**** Dataset excerpts ****

===== config.mk =====
export PLATFORM = sky130hd
export DESIGN_NAME = rf_arbiter_flat
export DESIGN_NICKNAME = d
export VERILOG_FILES = /design/src/rtl/rf_arb_pkg.sv /design/src/rtl/rf_arbiter_if.sv /design/src/rtl/rr_arb2.sv /design/src/rtl/rf_arbiter.sv /design/src/flat_wrapper.sv
export SDC_FILE = /design/constraint.sdc
export NUM_CORES = 1
export LEC_CHECK = 0
export ABC_AREA = 1
export CAP_MARGIN = 20
export CORE_ASPECT_RATIO = 0.7
export CORE_MARGIN = 1.5
export CORE_UTILIZATION = 30
export DETAILED_ROUTE_END_ITERATION = 8
export GPL_TIMING_DRIVEN = 0
export PLACE_DENSITY_LB_ADDON = 0.12
export SLEW_MARGIN = 20
export SYNTH_ARGS = -nofsm -noshare
export SYNTH_HDL_FRONTEND = slang
export SYNTH_SLANG_ARGS = --single-unit

===== constraint.sdc =====
create_clock -name i_clk -period 2.6 [get_ports i_clk]
set_clock_uncertainty 0.05 [all_clocks]
set_input_delay 0.78 -clock i_clk [delete_from_list [all_inputs] [get_ports i_clk]]
set_output_delay 0.78 -clock i_clk [all_outputs]
set_load 0.01 [all_outputs]

===== src/rtl/rf_arb_pkg.sv =====
// Shared types and default widths for the register-file arbiter.
package rf_arb_pkg;

    localparam int DATA_WIDTH = 16;
    localparam int ADDR_WIDTH = 3;

    // Sequencer states: wait for a grant, strobe the file, take the read data.
    typedef enum logic [1:0] {
        IDLE    = 2'd0,
        ISSUE   = 2'd1,
        CAPTURE = 2'd2
    } state_e;

endpackage


===== src/rtl/rf_arbiter_if.sv =====
// Bundles both requester ports and the Register_File strobe bus.
// The slave modport is the arbiter's view; master is the requester/file side.
interface rf_arbiter_if
    import rf_arb_pkg::*;
#(
    parameter int DW = DATA_WIDTH,
    parameter int AW = ADDR_WIDTH
);
    logic          req0_valid;
    logic          req0_wr;
    logic [AW-1:0] req0_addr;
    logic [DW-1:0] req0_wr_data;
    logic          req0_ready;

    logic          req1_valid;
    logic          req1_wr;
    logic [AW-1:0] req1_addr;
    logic [DW-1:0] req1_wr_data;
    logic          req1_ready;

    logic          rsp0_valid;
    logic          rsp1_valid;
    logic [DW-1:0] rsp_rd_data;
    logic          busy;

    logic          rf_wr_en;
    logic          rf_rd_en;
    logic [AW-1:0] rf_address;
    logic [DW-1:0] rf_wr_data;
    logic [DW-1:0] rf_rd_data;

    modport slave (
        input  req0_valid, req0_wr, req0_addr, req0_wr_data,
        input  req1_valid, req1_wr, req1_addr, req1_wr_data,
        output req0_ready, req1_ready,
        output rsp0_valid, rsp1_valid, rsp_rd_data, busy,
        output rf_wr_en, rf_rd_en, rf_address, rf_wr_data,
        input  rf_rd_data
    );

    modport master (
        output req0_valid, req0_wr, req0_addr, req0_wr_data,
        output req1_valid, req1_wr, req1_addr, req1_wr_data,
        input  req0_ready, req1_ready,
        input  rsp0_valid, rsp1_valid, rsp_rd_data, busy,
        input  rf_wr_en, rf_rd_en, rf_address, rf_wr_data,
        output rf_rd_data
    );

endinterface


===== src/rtl/rr_arb2.sv =====
// Two-requester round-robin grant with a one-bit priority pointer.
// The pointer only moves on an accepted grant, toward the loser.
module rr_arb2 (
    input  logic       i_clk,
    input  logic       i_rst_n,
    input  logic [1:0] i_req,
    input  logic       i_en,
    input  logic       i_accept,
    output logic [1:0] o_gnt
);

    logic r_ptr;

    // Grant: the pointer holder wins a tie, a lone requester always wins.
    // NOTE: every output of a combinational block gets a default first so no latch is inferred.
    always_comb begin
        o_gnt = 2'b00;
        if (i_en) begin
            o_gnt[0] = i_req[0] & (~r_ptr | ~i_req[1]);
            o_gnt[1] = i_req[1] & ( r_ptr | ~i_req[0]);
        end
    end

    // Pointer: hand priority to the requester that was not served.
    // NOTE: sequential state uses non-blocking assignments so all flops update together.
    always_ff @(posedge i_clk or negedge i_rst_n) begin
        if (!i_rst_n) begin
            r_ptr <= 1'b0;
        end else if (i_accept) begin
            r_ptr <= ~o_gnt[1];
        end
    end

endmodule


===== src/rtl/rf_arbiter.sv =====
// Round-robin arbiter and sequencer that lets two requesters share one
// single-port Register_File: accept, strobe for one cycle, return read data.
module rf_arbiter
    import rf_arb_pkg::*;
(
    input  logic         i_clk,
    input  logic         i_rst_n,
    rf_arbiter_if.slave  bus
);

    state_e                r_state;
    state_e                w_state_nxt;
    logic [1:0]            w_req;
    logic [1:0]            w_gnt;
    logic                  w_accept;
    logic                  w_en;
    logic                  w_wr_en;
    logic                  w_rd_en;
    logic                  r_wr;
    logic                  r_owner;
    logic [ADDR_WIDTH-1:0] r_addr;
    logic [DATA_WIDTH-1:0] r_wr_data;
    logic [DATA_WIDTH-1:0] r_rsp_data;
    logic [1:0]            r_rsp_valid;

    assign w_req    = {bus.req1_valid, bus.req0_valid};
    assign w_accept = |w_gnt;
    // State is already IDLE during reset; the extra term keeps Ready low while reset is held.
    assign w_en     = (r_state == IDLE) & i_rst_n;

    rr_arb2 u_rr_arb2 (
        .i_clk    (i_clk),
        .i_rst_n  (i_rst_n),
        .i_req    (w_req),
        .i_en     (w_en),
        .i_accept (w_accept),
        .o_gnt    (w_gnt)
    );

    // State register.
    always_ff @(posedge i_clk or negedge i_rst_n) begin
        if (!i_rst_n) begin
            r_state <= IDLE;
        end else begin
            r_state <= w_state_nxt;
        end
    end

    // Next state and the one-cycle file strobes.
    always_comb begin
        w_state_nxt = r_state;
        w_wr_en     = 1'b0;
        w_rd_en     = 1'b0;
        unique case (r_state)
            IDLE: begin
                if (w_accept) w_state_nxt = ISSUE;
            end
            ISSUE: begin
                w_wr_en     = r_wr;
                w_rd_en     = ~r_wr;
                w_state_nxt = r_wr ? IDLE : CAPTURE;
            end
            CAPTURE: begin
                w_state_nxt = IDLE;
            end
            default: begin
                w_state_nxt = IDLE;
            end
        endcase
    end

    // Request latch: the winner's fields are sampled only at the accept edge.
    always_ff @(posedge i_clk or negedge i_rst_n) begin
        if (!i_rst_n) begin
            r_wr      <= 1'b0;
            r_owner   <= 1'b0;
            r_addr    <= '0;
            r_wr_data <= '0;
        end else if (w_accept) begin
            r_wr      <= w_gnt[1] ? bus.req1_wr      : bus.req0_wr;
            r_owner   <= w_gnt[1];
            r_addr    <= w_gnt[1] ? bus.req1_addr    : bus.req0_addr;
            r_wr_data <= w_gnt[1] ? bus.req1_wr_data : bus.req0_wr_data;
        end
    end

    // Response: register file data in CAPTURE and pulse the owner's valid.
    always_ff @(posedge i_clk or negedge i_rst_n) begin
        if (!i_rst_n) begin
            r_rsp_valid <= 2'b00;
            r_rsp_data  <= '0;
        end else begin
            r_rsp_valid <= 2'b00;
            if (r_state == CAPTURE) begin
                r_rsp_data  <= bus.rf_rd_data;
                r_rsp_valid <= r_owner ? 2'b10 : 2'b01;
            end
        end
    end

    assign bus.req0_ready  = w_gnt[0];
    assign bus.req1_ready  = w_gnt[1];
    assign bus.rsp0_valid  = r_rsp_valid[0];
    assign bus.rsp1_valid  = r_rsp_valid[1];
    assign bus.rsp_rd_data = r_rsp_data;
    assign bus.busy        = (r_state != IDLE);
    assign bus.rf_wr_en    = w_wr_en;
    assign bus.rf_rd_en    = w_rd_en;
    assign bus.rf_address  = r_addr;
    assign bus.rf_wr_data  = r_wr_data;

endmodule


===== src/flat_wrapper.sv =====
// flat-port wrapper written by rule: the top's interface ports become plain ports
module rf_arbiter_flat import rf_arb_pkg::*;
  (i_clk, i_rst_n, bus_req0_valid, bus_req0_wr, bus_req0_addr, bus_req0_wr_data, bus_req1_valid, bus_req1_wr, bus_req1_addr, bus_req1_wr_data, bus_req0_ready, bus_req1_ready, bus_rsp0_valid, bus_rsp1_valid, bus_rsp_rd_data, bus_busy, bus_rf_wr_en, bus_rf_rd_en, bus_rf_address, bus_rf_wr_data, bus_rf_rd_data);
  rf_arbiter_if bus_i ();
  input  logic i_clk;
  input  logic i_rst_n;
  input wire logic [$bits(bus_i.req0_valid)-1:0] bus_req0_valid;
  input wire logic [$bits(bus_i.req0_wr)-1:0] bus_req0_wr;
  input wire logic [$bits(bus_i.req0_addr)-1:0] bus_req0_addr;
  input wire logic [$bits(bus_i.req0_wr_data)-1:0] bus_req0_wr_data;
  input wire logic [$bits(bus_i.req1_valid)-1:0] bus_req1_valid;
  input wire logic [$bits(bus_i.req1_wr)-1:0] bus_req1_wr;
  input wire logic [$bits(bus_i.req1_addr)-1:0] bus_req1_addr;
  input wire logic [$bits(bus_i.req1_wr_data)-1:0] bus_req1_wr_data;
  output wire logic [$bits(bus_i.req0_ready)-1:0] bus_req0_ready;
  output wire logic [$bits(bus_i.req1_ready)-1:0] bus_req1_ready;
  output wire logic [$bits(bus_i.rsp0_valid)-1:0] bus_rsp0_valid;
  output wire logic [$bits(bus_i.rsp1_valid)-1:0] bus_rsp1_valid;
  output wire logic [$bits(bus_i.rsp_rd_data)-1:0] bus_rsp_rd_data;
  output wire logic [$bits(bus_i.busy)-1:0] bus_busy;
  output wire logic [$bits(bus_i.rf_wr_en)-1:0] bus_rf_wr_en;
  output wire logic [$bits(bus_i.rf_rd_en)-1:0] bus_rf_rd_en;
  output wire logic [$bits(bus_i.rf_address)-1:0] bus_rf_address;
  output wire logic [$bits(bus_i.rf_wr_data)-1:0] bus_rf_wr_data;
  input wire logic [$bits(bus_i.rf_rd_data)-1:0] bus_rf_rd_data;
  assign bus_i.req0_valid = bus_req0_valid;
  assign bus_i.req0_wr = bus_req0_wr;
  assign bus_i.req0_addr = bus_req0_addr;
  assign bus_i.req0_wr_data = bus_req0_wr_data;
  assign bus_i.req1_valid = bus_req1_valid;
  assign bus_i.req1_wr = bus_req1_wr;
  assign bus_i.req1_addr = bus_req1_addr;
  assign bus_i.req1_wr_data = bus_req1_wr_data;
  assign bus_req0_ready = bus_i.req0_ready;
  assign bus_req1_ready = bus_i.req1_ready;
  assign bus_rsp0_valid = bus_i.rsp0_valid;
  assign bus_rsp1_valid = bus_i.rsp1_valid;
  assign bus_rsp_rd_data = bus_i.rsp_rd_data;
  assign bus_busy = bus_i.busy;
  assign bus_rf_wr_en = bus_i.rf_wr_en;
  assign bus_rf_rd_en = bus_i.rf_rd_en;
  assign bus_rf_address = bus_i.rf_address;
  assign bus_rf_wr_data = bus_i.rf_wr_data;
  assign bus_i.rf_rd_data = bus_rf_rd_data;
  rf_arbiter u_core (.i_clk(i_clk), .i_rst_n(i_rst_n), .bus(bus_i));
endmodule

****

Required action:
Please copy exactly the lines from the first line of the records above through the line containing "export SYNTH_SLANG_ARGS = --single-unit", including both, and nothing more.

Answer below:
===== config.mk =====
export PLATFORM = sky130hd
export DESIGN_NAME = rf_arbiter_flat
export DESIGN_NICKNAME = d
export VERILOG_FILES = /design/src/rtl/rf_arb_pkg.sv /design/src/rtl/rf_arbiter_if.sv /design/src/rtl/rr_arb2.sv /design/src/rtl/rf_arbiter.sv /design/src/flat_wrapper.sv
export SDC_FILE = /design/constraint.sdc
export NUM_CORES = 1
export LEC_CHECK = 0
export ABC_AREA = 1
export CAP_MARGIN = 20
export CORE_ASPECT_RATIO = 0.7
export CORE_MARGIN = 1.5
export CORE_UTILIZATION = 30
export DETAILED_ROUTE_END_ITERATION = 8
export GPL_TIMING_DRIVEN = 0
export PLACE_DENSITY_LB_ADDON = 0.12
export SLEW_MARGIN = 20
export SYNTH_ARGS = -nofsm -noshare
export SYNTH_HDL_FRONTEND = slang
export SYNTH_SLANG_ARGS = --single-unit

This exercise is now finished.